“想不到大家都想被揉爪子吗——等等,你对我脸红个泡泡茶壶啊!?”
“伊万,没想到你个浓眉大眼的熊也会有这种想法!”
“我只是想被那位可爱善良又强大的女士摸摸爪子我又有什么错!”
伊万熊发出了震耳欲聋的激昂发言,棕白色的熊骄傲地挺起缠上纱布毛茸茸的胸膛:“就连耳朵我也可以让出!你们这群家伙就没办法做到吧!”
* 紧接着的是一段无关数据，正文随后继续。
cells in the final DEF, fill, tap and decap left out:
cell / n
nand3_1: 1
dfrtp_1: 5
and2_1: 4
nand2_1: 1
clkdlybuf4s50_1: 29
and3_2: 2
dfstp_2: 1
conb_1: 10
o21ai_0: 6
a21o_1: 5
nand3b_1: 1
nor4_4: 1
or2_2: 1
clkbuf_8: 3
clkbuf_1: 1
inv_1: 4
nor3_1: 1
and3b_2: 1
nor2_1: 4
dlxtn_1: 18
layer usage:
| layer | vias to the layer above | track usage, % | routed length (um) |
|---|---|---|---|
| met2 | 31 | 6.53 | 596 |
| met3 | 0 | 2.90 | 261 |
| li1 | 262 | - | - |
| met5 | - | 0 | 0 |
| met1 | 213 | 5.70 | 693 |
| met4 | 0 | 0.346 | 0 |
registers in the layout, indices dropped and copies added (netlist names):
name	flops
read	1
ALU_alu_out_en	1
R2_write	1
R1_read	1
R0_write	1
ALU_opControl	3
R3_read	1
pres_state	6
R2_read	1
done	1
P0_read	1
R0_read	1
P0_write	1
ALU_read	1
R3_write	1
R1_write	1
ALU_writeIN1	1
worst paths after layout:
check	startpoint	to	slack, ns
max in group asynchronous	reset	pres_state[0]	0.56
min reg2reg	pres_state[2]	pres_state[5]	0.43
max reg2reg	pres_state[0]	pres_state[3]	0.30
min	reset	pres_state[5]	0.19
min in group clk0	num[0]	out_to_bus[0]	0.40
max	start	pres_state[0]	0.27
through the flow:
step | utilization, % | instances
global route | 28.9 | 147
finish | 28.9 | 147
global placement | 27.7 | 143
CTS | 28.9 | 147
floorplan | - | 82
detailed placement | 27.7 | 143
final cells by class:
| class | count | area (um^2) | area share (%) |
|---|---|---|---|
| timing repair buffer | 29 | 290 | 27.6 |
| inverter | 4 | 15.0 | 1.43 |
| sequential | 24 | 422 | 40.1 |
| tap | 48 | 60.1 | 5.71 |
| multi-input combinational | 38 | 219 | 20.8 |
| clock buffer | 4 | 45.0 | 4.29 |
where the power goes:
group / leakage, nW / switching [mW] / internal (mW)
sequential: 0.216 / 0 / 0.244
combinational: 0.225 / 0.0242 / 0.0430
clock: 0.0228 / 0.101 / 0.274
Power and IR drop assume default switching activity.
--- /design/flow/run.sh ---
#!/bin/bash
# OpenROAD 26Q1-2900-gdf79404cd8, Yosys 0.63+post, stock flow scripts
make -C /OpenROAD-flow-scripts/flow DESIGN_CONFIG=/design/flow/config.mk WORK_HOME=/design/flow/orfs finish
--- /design/flow/config.mk ---
export PLATFORM = sky130hd
export DESIGN_NAME = ALU
export DESIGN_NICKNAME = ALU
export VERILOG_FILES = /design/flow/design.v
export SDC_FILE = /design/flow/constraint.sdc
export NUM_CORES = 4
export LEC_CHECK = 1
export CORE_UTILIZATION = 50
--- /design/flow/constraint.sdc ---
current_design ALU

set clk_period 1.3
set clk_io_pct 0.2

create_clock -name clk0 -period $clk_period [get_ports {clk}]

set non_clock_inputs [all_inputs -no_clocks]
set_input_delay [expr $clk_period * $clk_io_pct] -clock clk0 $non_clock_inputs
set_output_delay [expr $clk_period * $clk_io_pct] -clock clk0 [all_outputs]
--- /design/flow/design.v ---
module ALU (clk, reset, in_from_bus, out_to_bus, read, writeIN1, writeIN2, alu_out_en, OpControl);
parameter ADD  = 0;
parameter SUB  = 1;
parameter NOT  = 2;
parameter AND  = 3;
parameter OR   = 4;
parameter XOR  = 5;
parameter XNOR = 6;
input clk;
input reset;
input[15:0] in_from_bus;
input writeIN1;
input writeIN2;
input alu_out_en;
input read;
input[2:0] OpControl;
output [15:0] out_to_bus;
reg[15:0] IN1_reg;
reg[15:0] IN2_reg;
reg[15:0] OUT_reg;
always @(posedge clk or posedge reset)
begin
    if(reset) begin
        IN1_reg <= 0;
        IN2_reg <= 0;
        end
    else begin 
        if(writeIN1) IN1_reg <= in_from_bus;
        if(writeIN2) IN2_reg <= in_from_bus;
        end
end
always @(*)
begin
if(reset) OUT_reg <= 0;
else if(alu_out_en) begin
        case(OpControl)
            ADD:        OUT_reg <= IN1_reg + IN2_reg ;
            SUB:        OUT_reg <= IN1_reg - IN2_reg ;
            NOT:        OUT_reg <= ~IN1_reg          ;
            AND:        OUT_reg <= IN1_reg & IN2_reg ;
            OR:         OUT_reg <= IN1_reg | IN2_reg ;
            XOR:        OUT_reg <= IN1_reg ^ IN2_reg ;
            XNOR:       OUT_reg <= IN1_reg ~^ IN2_reg;
            default:    OUT_reg <= 16'h0000          ;
        endcase
    end
end
assign out_to_bus = read? OUT_reg : 16'hzzzz;
endmodule
==> reports/qor.yml <==
edf_count: 0
antenna_found_initial: 0
postRouteAntennaNets: 0
syn_avg_cell_area_sq_um: 8.10
setup_viol: 0
numSynthFlops: 48
drive_gt1_share_pct: 4.29
power.internal_w: 0.00229
netlist_area_sq_um: 3690
endpoint_kind: "flop"
clock-root-buffer: "clkbuf_8"
rows: 30
fill_cells: 634
postCtsHoldBufs: 0
r2r_cells: 2
grt_pass1_vias: 3012
swShare_pct: 38.6
synthTopCellsByArea: "dfrtp_1, ha_1, o21ai_0, nand2_1, dlxtn_1"
port_buffers: 39
p_leak_nw: 1.91
async_reset_ff_share_pct: 66.7
wire_per_inst_microns: 15.6
grt_pass1_wl_microns: 15500
firstDrtPassIters: 4
dieWidth_microns: 88.0
timing.rr.end: "IN2_reg[0]"
cts_buffer_depth: 2
grt_max_degree: 44
p_clk_share_pct: 18.9
status: "finished clean"
power.switching_w: 0.00144
htreeDepth: 2
core_area_sq_um: 6980
core_util_floorplan_pct: 52.9
netlist.area_leader.share_pct: 21.7
wl_microns: 9110
synthCells: 456
die_h_microns: 88.0
vias: 3261
final_core_util_pct: 61.3
yosys_area_sq_um: 3690
largest_area_cell: "dfrtp_1"
dieArea_sq_um: 7740
untimed_endpoints: 32
cap_viol_max_count: 0
cts_resized: 0
finalClockPeriodUsage_pct: 72.0
critPathKind: "primary input to flop"
seq_area_sq_um: 1040
finalHoldViolCount: 0
syn2layout_area_growth_pct: 15.8
cp_data_required_time_ns: 1.46
max-slew-margin-rel_pct: 47.8
grt_use_total_pct: 27.2
ys.flop_type: "dfrtp_1"
fin_skew_ns: 0
reg2reg_slack_ns: 0.44
final-comb-area_sq_um: 2390
remaining_drc_errors: 0
combPwrFrac_pct: 47.6
timing.setup.tns_ns: 0
via_per_inst: 5.57
postCtsSetupBuffers: 0
period_needed_ns: 0.936
hp-class: "primary input to asynchronous set/reset pin"
gp_congestion: 0.893
power.density_nw_per_um2: 873
worstPathArrival_ns: 1.09
p_seq_share_pct: 33.6
peakVddDrop_v: 0.000673
synth_cell_types: 48
num_antenna_cells: 0
yosys-top-cells-count: "nand2_1, o21ai_0, ha_1"
synth_warnings: 2
dp_hpwl_microns: 6820
slew_viol_final: 0
synth_dominant_cell_count: "nand2_1"
critPathLaunchType: "primary input"
clk_pin_slew_worst_paths_ns: 0.06
worstPathMaxFanout: 12
ys_cells: 456
drtIter0Drc: 133
cts_tree: "done"
worst_slew_pin_slew_ns: 0.780
clk_latency_ns: 0.28
grt-ovfl-total: 0
rsz0062_at_grt: "no"
unclocked_regs: 16
fmax_mhz: 1070
worst_r2r_startpoint: "IN2_reg[0]"
cts_made_buffers: 5
tool_warnings: 44
io_pins: 41
through the flow:
step,instances,hold WS [ns],worst slack (ns),area [sq um],total power [W]
after detailed placement,578,0.602,0.0777,4200,0.00303
final,585,0.435,0.364,4280,0.00374
after global routing,585,0.458,0.324,4280,0.00407
after CTS,585,0.445,0.372,4280,0.00375
after global placement,578,0.593,0.0923,4200,0.00300
after floorplan,456,0.367,0.295,3690,0.00256
how the worst max path moves through the flow:
stage	startpoint	slack, ns	end
4_1_cts	writeIN1	0.37	IN1_reg[5]
5_1_grt	writeIN1	0.32	IN1_reg[3]
6_report	writeIN1	0.36	IN1_reg[5]
cell type report:
class                           count  share of cell area, %
Multi-Input combinational cell    347                   56.0
Tap cell                           96                   2.81
Timing Repair Buffer               49                   11.8
Sequential cell                    48                   24.3
Clock inverter                      1                  0.117
Clock buffer                        6                   1.70
Inverter                           38                   3.33
logic make-up (layout without fill, tap and decap cells):
| group | after synthesis | in the layout | synth area share [%] |
|---|---|---|---|
| simple gates | 126 | 126 | 15.4 |
| compound gates | 135 | 135 | 23.3 |
| mux | 13 | 13 | 3.56 |
| buf+inv | 61 | 94 | 7.01 |
| fa+ha+maj | 49 | 49 | 16.8 |
| xor+xnor | 24 | 24 | 5.69 |
| latches | 16 | 16 | 6.50 |
| flops | 32 | 32 | 21.7 |
power by group through the flow:
stage | Clock (W) | Sequential [W] | Combinational, W
CTS | 0.000735 | 0.00125 | 0.00177
finish | 0.000704 | 0.00125 | 0.00178
global route | 0.000780 | 0.00127 | 0.00202
per-layer routing:
| metal | share of wire (%) | track usage, % | wire length, microns | vias up |
|---|---|---|---|---|
| li1 | - | - | - | 1686 |
| met1 | 53 | 47.4 | 4870 | 1479 |
| met2 | 41 | 37.8 | 3700 | 87 |
| met3 | 4.9 | 3.05 | 446 | 9 |
| met4 | 1.1 | 3.73 | 99 | 0 |
| met5 | 0 | 0 | 0 | - |
worst max-delay path, cell delays in order:
cell and delay (ns):
clkdlybuf4s50_1 0.53, buf_4 0.20, o21ai_0 0.10
cells in the final DEF, fill, tap and decap left out, drive strengths merged, types with 2 or more instances in the layout:
cell and instances:
o21ai 53, a221oi 5, clkbuf 6, ha 48, nand4 2, nor3 13
xnor2 17, dfrtp 32, a21oi 11, clkinv 2, dlxtn 16, a21o 5
nor4 2, a2111o 2, nor3b 2, a31oi 14, buf 10, o22ai 8
o31a 2, a32oi 6, o21a 7, a41oi 2, a22oi 2, nand3 6
inv 37, clkdlybuf4s50 39, a211oi 6, nand3b 2, nor2 24, nor2b 6
xor2 7, mux2i 12, o211ai 6, nand2 65, or4 2, o2111ai 2
No activity file was given, so power comes from the tool's default toggle rates.
--- design/flow/design.v ---
module pwn(
	input 			clk			,
	input 			rst_n		,
	input 			cnt_en		,
	input 	[31:0]	counter_arr	,
	input 	[31:0]	counter_ccr	,
	output 	reg 	o_pwn
);
	reg [31:0]counter;
	always@(posedge clk or negedge rst_n)
	if(!rst_n)
		counter <= 32'd0;
	else if(cnt_en)
		begin
			if(counter == 0)
				counter <= counter_arr;
			else 
				counter <= counter - 1'b1;
		end 
	else 
		counter <= counter_arr;
	always@(posedge clk or negedge rst_n)
	if(!rst_n)	
		o_pwn <= 1'b0;
	else if(counter >= counter_ccr)
		o_pwn <= 1'b0;
	else 
		o_pwn <= 1'b1;
endmodule
--- flow/run.sh ---
#!/bin/bash
# OpenROAD 26Q1-2900-gdf79404cd8, Yosys 0.63+post, stock flow scripts
make -C /OpenROAD-flow-scripts/flow DESIGN_CONFIG=/design/flow/config.mk WORK_HOME=/design/flow/orfs finish
--- flow/config.mk ---
export PLATFORM = sky130hd
export DESIGN_NAME = pwn_beep
export DESIGN_NICKNAME = pwn_beep
export VERILOG_FILES = /design/flow/design.v
export SDC_FILE = /design/flow/constraint.sdc
export NUM_CORES = 4
export LEC_CHECK = 1
export CORE_UTILIZATION = 40
--- flow/constraint.sdc ---
current_design pwn_beep

set clk_period 5.3
set clk_io_pct 0.2

create_clock -name clk0 -period $clk_period [get_ports {clk}]

set non_clock_inputs [all_inputs -no_clocks]
set_input_delay [expr $clk_period * $clk_io_pct] -clock clk0 $non_clock_inputs
set_output_delay [expr $clk_period * $clk_io_pct] -clock clk0 [all_outputs]
--- design/flow/run.sh ---
#!/bin/bash
# OpenROAD 26Q1-2900-gdf79404cd8, Yosys 0.63+post, stock flow scripts
make -C /OpenROAD-flow-scripts/flow DESIGN_CONFIG=/design/flow/config.mk WORK_HOME=/design/flow/orfs finish
--- design/flow/config.mk ---
export PLATFORM = sky130hd
export DESIGN_NAME = top
export DESIGN_NICKNAME = top
export VERILOG_FILES = /design/flow/design.v
export SDC_FILE = /design/flow/constraint.sdc
export NUM_CORES = 4
export LEC_CHECK = 1
export CORE_UTILIZATION = 40
--- design/flow/constraint.sdc ---
current_design top

set clk_period 4.5
set clk_io_pct 0.2

create_clock -name clk0 -period $clk_period [get_ports {clk100mhz}]

set non_clock_inputs [all_inputs -no_clocks]
set_input_delay [expr $clk_period * $clk_io_pct] -clock clk0 $non_clock_inputs
set_output_delay [expr $clk_period * $clk_io_pct] -clock clk0 [all_outputs]
--- design/flow/design.v ---
module AC_mode (
    input clk,
    input rst,
    input sw_add,
    input [7:0] cur_unit_price,
    output reg [3:0] total_num,
    output reg [7:0] total_price
);
    initial begin
        total_num = 0;
        total_price = 0;
    end
    always @(posedge sw_add or negedge rst) begin
        if(!rst) begin
            total_num = 0;
            total_price = 0;
        end
        else begin
            total_num = total_num + 1;
            total_price = total_price + cur_unit_price;
        end
    end
endmodule
module GPU (
    input clk,
    input rst,
    input [3:0] price,
    input [3:0] num,
    input [7:0] cur_unit_price,
    input [3:0] total_num,
    input [7:0] total_price,
    input sw_add,
    output reg [31:0] dataBusBCD
);
    reg show_mode;   
    reg [3:0] price_temp;
    reg [3:0] num_temp;
    wire [31:0] dataBus0,dataBus1;
    initial begin
        show_mode = 0;
        price_temp= 0;
        num_temp = 0;
    end
    always @(posedge clk) begin
        if(num!=num_temp || price!=price_temp) begin
            show_mode = 0;
        end
        else if(sw_add) begin
            show_mode = 1;
        end
        num_temp = num;
        price_temp = price;
        if(!show_mode) begin
            dataBusBCD = dataBus0;
        end
        else begin
            dataBusBCD[23:0] = dataBus1[23:0];
            dataBus1[31:24] = 'b1010_1100;
        end
    end
    hex2bcd2 bcd0(num, dataBus0[31:24]);
    hex2bcd2 bcd1(price, dataBus0[23:16]);
    hex2bcd4 bcd2(cur_unit_price, dataBus0[15:0]);
    hex2bcd2 bcd3(total_num, dataBus1[23:16]);
    hex2bcd4 bcd4(total_price, dataBus1[15:0]);
endmodule
module clkDiv(
    input clk100mhz,
    output clk190hz,
    output clk3hz
);
    reg[25:0] count=0;
    assign clk190hz=count[18];
    assign clk3hz=count[25];
    always @(posedge clk100mhz)
        count<=count+1;
endmodule
module hex2bcd2 (
    input [3:0]hex_num,
    output reg [7:0]bcd_num
);
    always @(*) begin
        case (hex_num)
            'b0000:bcd_num = 'b0000_0000;    
            'b0001:bcd_num = 'b0000_0001;    
            'b0010:bcd_num = 'b0000_0010;    
            'b0011:bcd_num = 'b0000_0011;    
            'b0100:bcd_num = 'b0000_0100;    
            'b0101:bcd_num = 'b0000_0101;    
            'b0110:bcd_num = 'b0000_0110;    
            'b0111:bcd_num = 'b0000_0111;    
            'b1000:bcd_num = 'b0000_1000;    
            'b1001:bcd_num = 'b0000_1001;    
            'b1010:bcd_num = 'b0001_0000;    
            'b1011:bcd_num = 'b0001_0001;    
            'b1100:bcd_num = 'b0001_0010;    
            'b1101:bcd_num = 'b0001_0011;    
            'b1110:bcd_num = 'b0001_0100;    
            'b1111:bcd_num = 'b0001_0101;    
            default: bcd_num = 'b1111_1111;  
        endcase
    end  
endmodule
module hex2bcd4 (
    input [15:0] hex_num,
    output reg[15:0] bcd
);
    reg [3:0] hex0,hex1,hex2,hex3;
    wire [7:0] bcd_num0, bcd_num1, bcd_num2, bcd_num3;
    wire [15:0] bcd_num;
    initial begin
        hex0 = 0;
        hex1 = 0;
        hex2 = 0;
        hex3 = 0; 
        bcd = 0;
    end
    always @(*) begin
        hex0 = hex_num%'d10;
        hex1 = hex_num/'d10%'d10;
        hex2 = hex_num/'d100%'d10;
        hex3 = hex_num/'d1000%'d10; 
        bcd[3:0] = bcd_num0[3:0];
        bcd[7:4] = bcd_num1[3:0];
        bcd[11:8] = bcd_num2[3:0];
        bcd[15:12] = bcd_num3[3:0];
    end
    hex2bcd2 bcd0(hex0, bcd_num0[7:0]);
    hex2bcd2 bcd1(hex1, bcd_num1[7:0]);
    hex2bcd2 bcd2(hex2, bcd_num2[7:0]);
    hex2bcd2 bcd3(hex3, bcd_num3[7:0]); 
endmodule
module keyled
#(
parameter CNT_MAX = 20'd999_999  
)
(
input wire sys_clk ,  
input wire sys_rst_n ,  
input wire key_in ,  
output reg key_flag  
);
reg [19:0] cnt_20ms ;  
always@(posedge sys_clk)
if(sys_rst_n == 1'b0)
cnt_20ms <= 20'b0;
else if(key_in == 1'b1)
cnt_20ms <= 20'b0;
else if(cnt_20ms == CNT_MAX && key_in == 1'b0)
cnt_20ms <= cnt_20ms;
else
cnt_20ms <= cnt_20ms + 1'b1;
always@(posedge sys_clk)
if(sys_rst_n == 1'b0)
key_flag <= 1'b0;
else if(cnt_20ms == CNT_MAX - 1'b1)
key_flag <= 1'b1;
else
key_flag <= 1'b0;
endmodule
module segMsg(
    input clk190hz,
    input [15:0] dataBus,
    output reg[3:0] pos,
    output reg[7:0] seg
);
    reg[1:0] posC;
    reg[3:0] dataP;
    always @(posedge clk190hz)begin
     case(posC)
        0:begin
            pos<=4'b0001;
            dataP<=dataBus[3:0];
        end
        1:begin
            pos<=4'b0010;
            dataP<=dataBus[7:4];
        end
        2:begin
            pos<=4'b0100;
            dataP<=dataBus[11:8];
        end
        3:begin
            pos<=4'b1000;
            dataP<=dataBus[15:12];
        end
    endcase
    if(posC==4)
        posC=0;
    else
        posC=posC+1;
    end
    always @(dataP)
        case(dataP)
            0:seg=8'b0011_1111;
            1:seg=8'b0000_0110;
            2:seg=8'b0101_1011;
            3:seg=8'b0100_1111;
            4:seg=8'b0110_0110;
            5:seg=8'b0110_1101;
            6:seg=8'b0111_1101;
            7:seg=8'b0000_0111;
            8:seg=8'b0111_1111;
            9:seg=8'b0110_1111;
            10:seg=8'b0111_0111;     
            12:seg=8'b0011_1001;     
            15:seg=8'b0100_0000;     
            default: seg=8'b0000_1000;
        endcase
endmodule
module top (
    input clk100mhz,
    input rst,
    input sw_add,
    input [3:0] price,
    input [3:0] num,
    output [3:0] pos0,pos1,
    output [7:0] seg0,seg1
);
    wire clk190hz, clk3hz;
    wire [3:0] price_temp;
    wire [3:0] num_temp;
    wire [7:0] cur_unit_price;
    wire [3:0] total_num;
    wire [7:0] total_price;
    wire [31:0] dataBus;
    wire sw_add_led;
    clkDiv clkDiv(clk100mhz,clk190hz,clk3hz);
    unit_price unit_price(clk100mhz,rst,price,num,price_temp,num_temp,cur_unit_price);
    AC_mode AC_mode (clk100mhz,rst,sw_add_led,cur_unit_price,total_num,total_price);
    GPU GPU(clk100mhz,rst,price,num,cur_unit_price,total_num,total_price,sw_add,dataBus);
    segMsg segMsg0(clk190hz,dataBus[15:0],pos0,seg0);
    segMsg segMsg1(clk190hz,dataBus[31:16],pos1,seg1);
    keyled keyled(clk100mhz,rst,sw_add,sw_add_led);
endmodule
module unit_price(
    input clk,
    input rst,
    input [3:0] price,
    input [3:0] num,
    output reg [3:0] price_temp,
    output reg [3:0] num_temp,
    output reg [7:0] cur_unit_price
);
always @(posedge clk or negedge rst) begin
    if(!rst) begin
        price_temp = 0;
        num_temp = 0;
        cur_unit_price = 0;
    end
    else begin
        price_temp = price;
        num_temp = num;
        cur_unit_price = price_temp * num_temp;
    end
end
endmodule
==> flow_metrics.tcl <==
# yosys + openroad results
set metrics [dict create \
    route.detailed.drc 0 \
    first_pass_iters 23 \
    fp-utilization 0.4117 \
    max-slew-margin-rel 0.4764 \
    insertion_delay_ns 0.33 \
    ys_cells 848 \
    die_x_um 138.7 \
    syn_to_final_growth_pct 14.97 \
    stdcell_area_sq_um 8591 \
    critical_path_class "reg2reg" \
    end_kind "flop" \
    drive_above_1_share 0.1233 \
    setup_viol 0 \
    grt_max_degree 28 \
    fill_cells 1698 \
    drt-total-wl_mm 14.63 \
    track_usage 0.1563 \
    yosys.cell_types.count 98 \
    tightest_slew_ns 0.7854 \
    antenna_found_initial 0 \
    clk_pin_slew_ns 0.06 \
    hold_depth 1 \
    holdWs_ns 0.4064 \
    ir_drop_mv 0.2107 \
    post-route-util 0.4734 \
    period_minus_slack_ns 4.374 \
    pin_count 35 \
    post-route-period-util 0.9719 \
    worstSetupStartpointType "flop" \
    grt_pass1_wl_mm 24.81 \
    portBuffers 32 \
    root_buffer "clkbuf_16" \
    postSynthAreaPerCell_sq_um 8.812 \
    maxCapViolCount 0 \
    die-area_sq_um 19230 \
    fmax_ghz 0.2286 \
    cp.required_ns 4.75 \
    die_h_um 138.7 \
    synthFlopType "dfxtp_1" \
    synth_flops 115 \
    hold_buffers 0 \
    syn_inst 848 \
    hold_violations 0 \
    ant_nets 0 \
    layout_top_cells "dfxtp_1, nand2_1, nor2_1" \
    hpwlAfterDp_mm 10.88 \
    dpl_cell_area_sq_um 8224 \
    place.gp.congestion 0.9694 \
    grt_overflow_total 0 \
    dp_cells 1102 \
    drt_first_iter_violations 363 \
    antenna_cells 0 \
    rr_worst_depth 17 \
    p_leak_nw 3.543 \
    status "finished clean" \
    ys_warn_count 11 \
    async_reset_ff_frac 0.1739 \
    instances_no_fill 1121 \
    synth_area_sq_um 7472 \
    unclocked_regs 38 \
    yosysSeqAreaShare 0.3282 \
    wire_per_inst_um 13.05 \
    p_per_area_nw_per_um2 369.6 \
    htree_levels 3 \
    finalPower_mw 3.175 \
    clockBufferDepth 2 \
    critPathArrivalTime_ns 4.62 \
    drv_slew 0 \
    fin_skew_ns 0.003741 \
    warnings 52 \
    rsz0062_at_grt "yes" \
    rows 49 \
    edf_count 5 \
    lay_top_count "dfxtp_1" \
    hp-class "reg2reg" \
    ys_chip_area_sq_um 7472 \
    first_global_vias 5331 \
    untimed_endpoints 60 \
    path_max_fanout 23 \
    viasPerCell 5.277 \
    coreArea_sq_um 18150 \
    vias 5916 \
    cts_tree "yes" \
    cts_buffers 9 \
]
## routing by layer
layer,global-route usage,routed length (um),up-vias
met3,0.02146,483,19
met5,0,0,-
met2,0.2594,6759,111
li1,-,-,3076
met1,0.2286,7245,2710
met4,0.01871,144,0
## cells in the mapped netlist, drive strengths merged (10+ instances only)
cell	number	area [sq um]
and3	11	78.82
a211oi	10	80.07
nand2b	12	75.07
ha	64	800.8
dfrtp	20	500.5
xnor2	34	305.3
nor2	64	240.2
inv	51	196.4
or3	10	62.56
nor3	17	90.09
dfxtp	90	1802
and2	12	75.07
a21oi	50	269.0
clkbuf	25	93.84
nand4	10	62.56
xor2	35	306.5
nand3	26	135.1
nand2	70	265.3
nor2b	18	112.6
o21ai	44	235.2
buf	16	110.1
## registers in the layout (all words and copies together) (netlist names), 7 cells and up
name	cells
GPU.dataBusBCD	20
AC_mode.total_price	8
keyled.cnt_20ms	20
clkDiv.count	19
seg0	7
unit_price.cur_unit_price	8
seg1	7
## critical path, cell delays in order, from the launching register on
cell and delay, ns:
dfrtp_2 0.44, buf_4 0.24, ha_1 0.23, or3_1 0.44, a21oi_4 0.22, o21ai_4 0.12, inv_6 0.09, mux2i_4 0.32
a311oi_2 0.14, a211oi_2 0.33, and3_4 0.24, buf_4 0.17, xor2_1 0.20, ha_1 0.22, xnor3_1 0.43, and2_1 0.19
nor3_2 0.10, a2bb2oi_1 0.18
## per-stage QoR
step                      setup TNS, ns  setup slack, ns
after floorplan                       0          0.04112
after global placement                0          0.04627
after detailed placement       -0.04970         -0.04970
after CTS                             0          0.01881
after global routing            -0.3223          -0.1188
final                                 0           0.1263
## area by class of cell
cell class	count	area (sq um)	share of cell area
inverter	52	212.7	0.02476
clock inverter	3	16.27	0.001893
tap	229	286.5	0.03335
timing repair buffer	69	598.1	0.06962
multi-input combinational	641	4745	0.5523
sequential	115	2455	0.2858
clock buffer	12	277.8	0.03233
## power breakdown
part	total, mW	internal, mW	switching (mW)
combinational	1.69	0.783	0.910
sequential	0.787	0.755	0.0317
clock	0.695	0.432	0.263
## cells by family after synthesis
| group | after synthesis | share of synthesized area |
|---|---|---|
| compound gates | 206 | 0.1921 |
| xor+xnor | 70 | 0.08490 |
| fa+ha+maj | 71 | 0.1234 |
| buf+inv | 93 | 0.05408 |
| flops | 115 | 0.3282 |
| mux | 12 | 0.02311 |
| other cells | 1 | 0.0005019 |
| simple gates | 280 | 0.1937 |
## worst paths after layout
check	end	startpoint	slack, ns
max reg2reg	GPU.dataBusBCD[2]	unit_price.cur_unit_price[4]	0.13
min in group asynchronous	unit_price.cur_unit_price[7]	rst	0.94
min	clkDiv.count[0]	clkDiv.count[0]	0.41
max	GPU.dataBusBCD[2]	unit_price.cur_unit_price[4]	0.13
min reg2reg	clkDiv.count[0]	clkDiv.count[0]	0.41
max in group asynchronous	unit_price.cur_unit_price[3]	rst	3.31
## what timing repair did
item                                    4_1_cts  5_1_grt
setup buffers                                 1        3
endpoints found under the setup margin        1        6
gates resized                                 3        5
pin swaps                                     2        7
No activity file was given, so power comes from the tool's default toggle rates.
兽人的耳朵比爪子还要敏感,随意揉捏兽耳的动作要是没有兽人强大的意志力,很有可能伤害到其他人。
于是病床病椅上的兽人们对此大为震惊。
“好狡猾的伊万!”
“你不应该是熊吧, 你这家伙绝对是狐狸!”
“就是,连熊都这么狡猾了……等等,给我把刻板印象收走啊!”
耳朵……
提到这个词, 瓦列像是忽然被吓了一跳,半圆形的熊耳朵竖了起来,颤动着往两边转动。
“好了,女士们先生们,请记住自己现在还是位伤患。”
原本安静的医疗屋因为这群受伤的兽人们嚷嚷显得格外热闹,让一直在进行包扎的活动的叶卡也忍不住开口加入了这场闲聊,“我想那位女士不想看见你们现在受伤狼狈的模样。”
这句话一出有很明显的效果,大家都不约而同地闭上了嘴,只是彼此之间瞪视过后,又转过身去小声问米纱仓库里有没有多余的柔毛剂,想把身上的毛发打理得和福沃斯那样柔顺。
米纱:……
米纱大为震惊,看向叶卡阿姨的眼神满是崇拜。